Achim Sialino: " Het was al enige tijd bij ons bekend dat Pim een maatschappelijke carrière wil gaan opbouwen. Ook andere spelers moeten een weg zien te vinden om de sport te combineren met werk of studie. Het is een probleem waar we vaker tegenaan lopen. Pim gaf aan niet meer twee maal per dag te willen trainen. Daarnaast verwachten we van onze selectiespelers ook dat zij zich goed verzorgen, op gewicht blijven en werken aan de fysieke gesteldheid.
Dat kan alleen als je er volledig achter staat. Die motivatie ontbreekt op dit moment.
We respecteren zijn besluit en hij blijft uiteraard welkom op onze trainingen. Zijn inzet op de trainingen is altijd in orde en mocht hij van gedachten veranderen is hij weer welkom in de selectie."

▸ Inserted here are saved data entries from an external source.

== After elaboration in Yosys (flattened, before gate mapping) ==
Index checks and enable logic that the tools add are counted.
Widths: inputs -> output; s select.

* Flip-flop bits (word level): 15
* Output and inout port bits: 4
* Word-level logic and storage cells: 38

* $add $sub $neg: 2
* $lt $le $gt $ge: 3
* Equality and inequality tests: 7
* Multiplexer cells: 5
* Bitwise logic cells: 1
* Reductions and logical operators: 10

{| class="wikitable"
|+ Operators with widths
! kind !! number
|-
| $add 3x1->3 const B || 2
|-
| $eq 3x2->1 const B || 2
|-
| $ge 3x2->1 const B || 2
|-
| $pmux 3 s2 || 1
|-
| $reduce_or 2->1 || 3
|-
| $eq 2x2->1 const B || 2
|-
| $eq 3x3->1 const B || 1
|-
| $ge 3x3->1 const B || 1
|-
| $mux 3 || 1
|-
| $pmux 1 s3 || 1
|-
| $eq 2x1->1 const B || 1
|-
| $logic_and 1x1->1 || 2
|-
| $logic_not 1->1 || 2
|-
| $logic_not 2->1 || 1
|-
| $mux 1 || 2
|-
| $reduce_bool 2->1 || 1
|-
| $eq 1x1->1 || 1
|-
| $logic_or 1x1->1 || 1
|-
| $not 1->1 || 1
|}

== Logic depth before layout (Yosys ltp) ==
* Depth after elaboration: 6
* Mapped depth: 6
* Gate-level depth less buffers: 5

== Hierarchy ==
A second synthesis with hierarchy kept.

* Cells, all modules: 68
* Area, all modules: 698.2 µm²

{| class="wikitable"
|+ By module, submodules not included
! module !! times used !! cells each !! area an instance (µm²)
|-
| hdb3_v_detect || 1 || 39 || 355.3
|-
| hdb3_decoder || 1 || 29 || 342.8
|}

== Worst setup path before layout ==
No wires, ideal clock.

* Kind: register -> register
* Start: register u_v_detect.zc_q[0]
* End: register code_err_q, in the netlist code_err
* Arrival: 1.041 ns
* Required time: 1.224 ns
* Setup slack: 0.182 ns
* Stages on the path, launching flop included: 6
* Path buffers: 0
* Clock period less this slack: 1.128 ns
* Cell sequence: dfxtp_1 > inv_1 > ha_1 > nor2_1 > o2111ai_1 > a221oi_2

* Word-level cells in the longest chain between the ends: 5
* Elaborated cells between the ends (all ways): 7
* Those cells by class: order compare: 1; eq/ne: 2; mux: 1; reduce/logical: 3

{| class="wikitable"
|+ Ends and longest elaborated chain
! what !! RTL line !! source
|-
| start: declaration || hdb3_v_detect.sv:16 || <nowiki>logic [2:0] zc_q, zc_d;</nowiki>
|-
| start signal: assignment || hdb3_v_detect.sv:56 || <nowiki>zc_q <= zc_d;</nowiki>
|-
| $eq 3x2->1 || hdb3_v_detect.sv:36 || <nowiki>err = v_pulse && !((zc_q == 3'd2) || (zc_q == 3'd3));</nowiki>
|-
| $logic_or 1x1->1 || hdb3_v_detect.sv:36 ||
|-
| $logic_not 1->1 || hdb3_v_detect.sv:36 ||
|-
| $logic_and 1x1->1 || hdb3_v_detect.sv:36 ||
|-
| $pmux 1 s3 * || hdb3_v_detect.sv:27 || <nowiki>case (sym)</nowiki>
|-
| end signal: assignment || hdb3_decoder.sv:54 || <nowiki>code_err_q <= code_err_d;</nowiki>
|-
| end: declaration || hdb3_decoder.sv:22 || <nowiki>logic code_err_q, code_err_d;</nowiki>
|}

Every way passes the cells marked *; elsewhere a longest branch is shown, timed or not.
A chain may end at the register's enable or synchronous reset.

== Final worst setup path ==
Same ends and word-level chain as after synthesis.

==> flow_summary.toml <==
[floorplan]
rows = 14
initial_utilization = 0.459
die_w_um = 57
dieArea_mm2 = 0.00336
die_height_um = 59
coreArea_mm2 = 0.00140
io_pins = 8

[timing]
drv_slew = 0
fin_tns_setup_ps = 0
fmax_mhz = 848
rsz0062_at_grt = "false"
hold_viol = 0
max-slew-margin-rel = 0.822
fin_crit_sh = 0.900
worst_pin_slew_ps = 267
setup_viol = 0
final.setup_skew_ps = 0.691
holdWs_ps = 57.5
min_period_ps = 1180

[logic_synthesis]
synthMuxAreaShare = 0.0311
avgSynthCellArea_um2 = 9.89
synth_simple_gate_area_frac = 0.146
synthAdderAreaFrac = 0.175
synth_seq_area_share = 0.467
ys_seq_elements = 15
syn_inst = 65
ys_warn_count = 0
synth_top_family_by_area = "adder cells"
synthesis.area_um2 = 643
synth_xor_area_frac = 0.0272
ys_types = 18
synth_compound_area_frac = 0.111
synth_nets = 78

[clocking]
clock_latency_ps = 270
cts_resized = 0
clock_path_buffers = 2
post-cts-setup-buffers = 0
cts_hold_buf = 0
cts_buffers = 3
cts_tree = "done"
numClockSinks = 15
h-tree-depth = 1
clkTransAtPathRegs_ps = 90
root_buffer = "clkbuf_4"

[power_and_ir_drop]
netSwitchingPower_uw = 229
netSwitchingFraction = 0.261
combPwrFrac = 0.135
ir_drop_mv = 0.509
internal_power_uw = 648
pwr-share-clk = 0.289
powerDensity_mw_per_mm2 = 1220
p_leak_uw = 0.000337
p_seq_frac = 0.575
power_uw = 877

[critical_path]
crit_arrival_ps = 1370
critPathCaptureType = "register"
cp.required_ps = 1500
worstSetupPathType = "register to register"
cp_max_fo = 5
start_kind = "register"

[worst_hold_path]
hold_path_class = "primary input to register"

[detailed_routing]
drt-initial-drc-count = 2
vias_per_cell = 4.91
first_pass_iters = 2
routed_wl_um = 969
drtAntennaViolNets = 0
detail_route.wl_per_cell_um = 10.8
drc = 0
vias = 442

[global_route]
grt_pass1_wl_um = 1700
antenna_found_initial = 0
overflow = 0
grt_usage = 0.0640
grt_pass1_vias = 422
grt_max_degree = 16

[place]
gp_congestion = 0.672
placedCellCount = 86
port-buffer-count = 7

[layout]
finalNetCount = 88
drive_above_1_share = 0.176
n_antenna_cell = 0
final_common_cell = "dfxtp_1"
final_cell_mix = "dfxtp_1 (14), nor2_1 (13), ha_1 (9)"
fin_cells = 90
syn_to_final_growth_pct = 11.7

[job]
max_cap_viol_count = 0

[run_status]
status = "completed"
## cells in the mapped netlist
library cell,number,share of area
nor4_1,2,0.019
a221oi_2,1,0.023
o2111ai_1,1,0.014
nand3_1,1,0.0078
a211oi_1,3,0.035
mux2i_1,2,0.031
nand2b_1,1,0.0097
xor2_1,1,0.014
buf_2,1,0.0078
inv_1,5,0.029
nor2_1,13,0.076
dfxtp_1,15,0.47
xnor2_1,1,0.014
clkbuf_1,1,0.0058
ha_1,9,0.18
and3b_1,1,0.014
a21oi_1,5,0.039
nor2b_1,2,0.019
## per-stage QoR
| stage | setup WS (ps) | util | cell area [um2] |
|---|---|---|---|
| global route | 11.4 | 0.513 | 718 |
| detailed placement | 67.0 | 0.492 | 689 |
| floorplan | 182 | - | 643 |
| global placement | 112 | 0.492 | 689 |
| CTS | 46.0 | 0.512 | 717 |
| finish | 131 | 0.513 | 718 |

Pim de Goede: "Ik heb het bijzonder naar mijn zin bij Bultman Smash, het is een prachtclub, maar ik ben niet zeker over mijn tafeltennistoekomst. Net als Bob Franssen en anderen zie ik in, dat ik geen topper wordt en de motivatie om nog eens 5 jaar 30 uur in de week te trainen om de nummer 300 van de wereld te worden is momenteel ver te zoeken. Bovendien, zelfs als ik nummer 200- 300 zou worden, kan ik nog niet leven van het tafeltennis."

"Ik heb er alles aan gedaan om zo ver mogelijk te komen. Als broekie, in een volledig Franstalig gedeelte van België, was dat in het begin zeker niet eenvoudig. Het Frans kreeg ik gelukkig aardig onder de knie en ook het koken en andere huishoudelijke taken heb ik me allemaal zelf moeten aanleren. Ik gaf trainingen in Virton en kon met mijn tafeltenniswinkel en mijn contract bij de club, voor het eerste en tweede team, aardig rondkomen."

"Het is goed geweest dat ik het geprobeerd heb. Ik heb er geen spijt van, maar ik heb nu eenmaal niet het talent en het lichaam om zonder al te veel inspanningen heel erg goed te worden. Ik blijf wel trainen natuurlijk en wil heel graag promoveren met Smash, maar de internationale toernooien ga ik niet meer spelen en ik ga er een studie naast doen.
Net zoals Daan Sliepen en Bob Franssen kies ik voor een zelfstandig bestaan en een maatschappelijke carrière."

"In België heb ik gezien dat het beter geregeld kan worden voor de spelers. Jonge spelers zoals Maeck en Vostes zijn in dienst van de bond en hebben inkomen, dat maakt het makkelijker, al is het ook daar geen vetpot. De kosten zijn in Nederland voor spelers en ouders of partners hoog en ik hecht te veel waarde aan mijn zelfstandigheid om tot mijn 25-30 jaar afhankelijk te zijn van de bijdrage van anderen."